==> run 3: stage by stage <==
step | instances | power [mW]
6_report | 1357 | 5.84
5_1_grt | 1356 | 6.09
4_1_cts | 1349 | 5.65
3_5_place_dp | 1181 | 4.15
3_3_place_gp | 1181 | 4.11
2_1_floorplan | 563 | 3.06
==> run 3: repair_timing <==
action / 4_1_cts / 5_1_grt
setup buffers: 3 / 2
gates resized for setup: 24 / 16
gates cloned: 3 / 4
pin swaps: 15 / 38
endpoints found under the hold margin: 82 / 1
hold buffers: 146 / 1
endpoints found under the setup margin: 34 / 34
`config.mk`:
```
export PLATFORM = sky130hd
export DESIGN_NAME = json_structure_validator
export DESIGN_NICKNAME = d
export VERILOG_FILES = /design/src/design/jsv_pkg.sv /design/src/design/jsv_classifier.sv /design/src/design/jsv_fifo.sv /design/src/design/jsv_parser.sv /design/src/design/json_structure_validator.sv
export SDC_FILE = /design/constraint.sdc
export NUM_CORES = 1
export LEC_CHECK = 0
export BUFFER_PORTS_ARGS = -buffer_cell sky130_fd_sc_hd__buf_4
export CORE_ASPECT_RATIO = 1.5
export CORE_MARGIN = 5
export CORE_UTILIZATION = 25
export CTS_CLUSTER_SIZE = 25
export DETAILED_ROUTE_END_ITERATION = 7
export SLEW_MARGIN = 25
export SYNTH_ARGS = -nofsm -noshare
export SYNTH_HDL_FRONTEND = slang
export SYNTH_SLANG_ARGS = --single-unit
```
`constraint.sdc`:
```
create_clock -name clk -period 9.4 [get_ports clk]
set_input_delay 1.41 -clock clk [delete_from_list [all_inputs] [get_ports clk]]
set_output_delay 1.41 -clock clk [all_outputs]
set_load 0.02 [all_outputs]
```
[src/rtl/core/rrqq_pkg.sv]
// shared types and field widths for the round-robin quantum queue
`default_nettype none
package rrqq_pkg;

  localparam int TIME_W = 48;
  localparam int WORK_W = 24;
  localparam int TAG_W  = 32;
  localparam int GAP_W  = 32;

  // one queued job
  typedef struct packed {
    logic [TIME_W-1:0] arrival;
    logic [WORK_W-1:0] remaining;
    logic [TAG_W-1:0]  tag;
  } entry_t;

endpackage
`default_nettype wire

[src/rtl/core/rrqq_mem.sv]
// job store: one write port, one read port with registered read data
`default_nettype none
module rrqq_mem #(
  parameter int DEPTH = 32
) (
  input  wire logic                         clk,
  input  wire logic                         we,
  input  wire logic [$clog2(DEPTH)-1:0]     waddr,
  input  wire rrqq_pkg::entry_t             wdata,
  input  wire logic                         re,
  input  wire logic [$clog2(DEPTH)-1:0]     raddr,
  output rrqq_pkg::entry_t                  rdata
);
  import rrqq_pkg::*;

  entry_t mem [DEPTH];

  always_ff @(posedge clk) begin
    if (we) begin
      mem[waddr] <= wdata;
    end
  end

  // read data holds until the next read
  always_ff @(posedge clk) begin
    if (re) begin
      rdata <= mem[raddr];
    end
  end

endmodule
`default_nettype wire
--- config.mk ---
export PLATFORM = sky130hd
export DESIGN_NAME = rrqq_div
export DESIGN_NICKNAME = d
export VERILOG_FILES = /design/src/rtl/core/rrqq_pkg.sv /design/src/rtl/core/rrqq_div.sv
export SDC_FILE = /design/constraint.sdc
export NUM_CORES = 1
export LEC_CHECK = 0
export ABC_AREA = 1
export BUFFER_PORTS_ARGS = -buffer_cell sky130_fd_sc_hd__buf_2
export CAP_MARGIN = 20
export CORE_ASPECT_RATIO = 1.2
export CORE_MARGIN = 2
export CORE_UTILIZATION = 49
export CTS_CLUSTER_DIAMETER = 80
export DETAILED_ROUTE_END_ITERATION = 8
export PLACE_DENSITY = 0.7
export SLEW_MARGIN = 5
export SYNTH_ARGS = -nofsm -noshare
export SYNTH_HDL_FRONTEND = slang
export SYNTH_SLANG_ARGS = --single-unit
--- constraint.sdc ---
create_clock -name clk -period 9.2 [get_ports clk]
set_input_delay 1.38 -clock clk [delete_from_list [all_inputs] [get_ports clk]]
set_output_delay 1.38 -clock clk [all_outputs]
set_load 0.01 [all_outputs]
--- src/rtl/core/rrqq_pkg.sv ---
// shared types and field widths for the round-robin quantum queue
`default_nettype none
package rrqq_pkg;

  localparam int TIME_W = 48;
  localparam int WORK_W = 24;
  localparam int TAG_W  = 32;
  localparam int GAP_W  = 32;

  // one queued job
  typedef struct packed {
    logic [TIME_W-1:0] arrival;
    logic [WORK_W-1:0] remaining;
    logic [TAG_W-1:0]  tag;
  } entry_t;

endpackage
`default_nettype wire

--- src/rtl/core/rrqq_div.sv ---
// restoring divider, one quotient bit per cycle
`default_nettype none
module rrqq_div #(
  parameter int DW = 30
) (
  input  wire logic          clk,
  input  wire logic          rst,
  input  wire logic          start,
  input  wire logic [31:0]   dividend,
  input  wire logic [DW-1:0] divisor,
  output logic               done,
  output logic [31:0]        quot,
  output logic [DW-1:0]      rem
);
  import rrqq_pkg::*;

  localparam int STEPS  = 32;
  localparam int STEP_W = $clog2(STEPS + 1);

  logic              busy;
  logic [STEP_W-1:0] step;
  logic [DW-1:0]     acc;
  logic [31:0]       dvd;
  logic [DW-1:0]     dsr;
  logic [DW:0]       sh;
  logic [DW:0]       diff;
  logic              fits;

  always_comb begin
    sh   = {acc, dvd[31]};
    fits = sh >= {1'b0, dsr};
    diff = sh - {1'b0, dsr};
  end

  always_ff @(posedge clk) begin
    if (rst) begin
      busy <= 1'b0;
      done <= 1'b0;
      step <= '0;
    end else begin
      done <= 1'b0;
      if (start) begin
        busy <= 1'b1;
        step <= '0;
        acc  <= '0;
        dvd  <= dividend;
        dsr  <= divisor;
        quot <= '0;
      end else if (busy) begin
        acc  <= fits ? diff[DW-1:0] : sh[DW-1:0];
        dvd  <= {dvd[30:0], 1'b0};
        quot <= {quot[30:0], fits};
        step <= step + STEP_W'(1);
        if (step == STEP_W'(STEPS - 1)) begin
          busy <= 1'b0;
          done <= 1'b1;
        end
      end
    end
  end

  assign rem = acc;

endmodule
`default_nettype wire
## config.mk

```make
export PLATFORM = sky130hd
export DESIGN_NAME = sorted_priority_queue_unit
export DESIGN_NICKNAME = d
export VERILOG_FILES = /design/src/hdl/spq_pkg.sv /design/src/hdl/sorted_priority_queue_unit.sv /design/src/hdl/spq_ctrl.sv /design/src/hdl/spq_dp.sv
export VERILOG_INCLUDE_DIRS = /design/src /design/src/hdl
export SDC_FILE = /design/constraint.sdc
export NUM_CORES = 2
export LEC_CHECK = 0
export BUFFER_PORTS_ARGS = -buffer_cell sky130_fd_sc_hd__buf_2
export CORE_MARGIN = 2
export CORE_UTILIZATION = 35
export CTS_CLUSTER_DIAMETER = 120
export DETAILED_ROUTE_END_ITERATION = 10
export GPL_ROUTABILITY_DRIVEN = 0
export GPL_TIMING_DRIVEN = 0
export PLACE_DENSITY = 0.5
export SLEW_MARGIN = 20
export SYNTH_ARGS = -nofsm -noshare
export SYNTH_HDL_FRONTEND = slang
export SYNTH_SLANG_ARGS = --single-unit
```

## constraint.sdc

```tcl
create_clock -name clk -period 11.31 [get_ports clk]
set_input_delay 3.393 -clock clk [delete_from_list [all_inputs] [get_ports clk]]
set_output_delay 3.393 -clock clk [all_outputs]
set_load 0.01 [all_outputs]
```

**ABOUT THIS EXERCISE**
Search the listing for "waddr" and show every line where it occurs.

**SOLVED PROBLEM**
  input  wire logic [$clog2(DEPTH)-1:0]     waddr,
      mem[waddr] <= wdata;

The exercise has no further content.